== WORK REQUEST ==
Wherever a line in the records contains the word "delay", return that line.

### MATERIAL PROVIDED

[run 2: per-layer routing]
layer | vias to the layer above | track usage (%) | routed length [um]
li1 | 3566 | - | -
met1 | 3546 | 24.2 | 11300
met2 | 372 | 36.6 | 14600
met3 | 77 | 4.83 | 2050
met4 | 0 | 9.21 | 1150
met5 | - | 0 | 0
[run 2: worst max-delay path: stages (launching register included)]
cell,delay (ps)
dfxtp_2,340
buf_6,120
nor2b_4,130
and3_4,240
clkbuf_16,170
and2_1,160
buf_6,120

######

== RESULT OF THIS EXERCISE ==
[run 2: worst max-delay path: stages (launching register included)]
cell,delay (ps)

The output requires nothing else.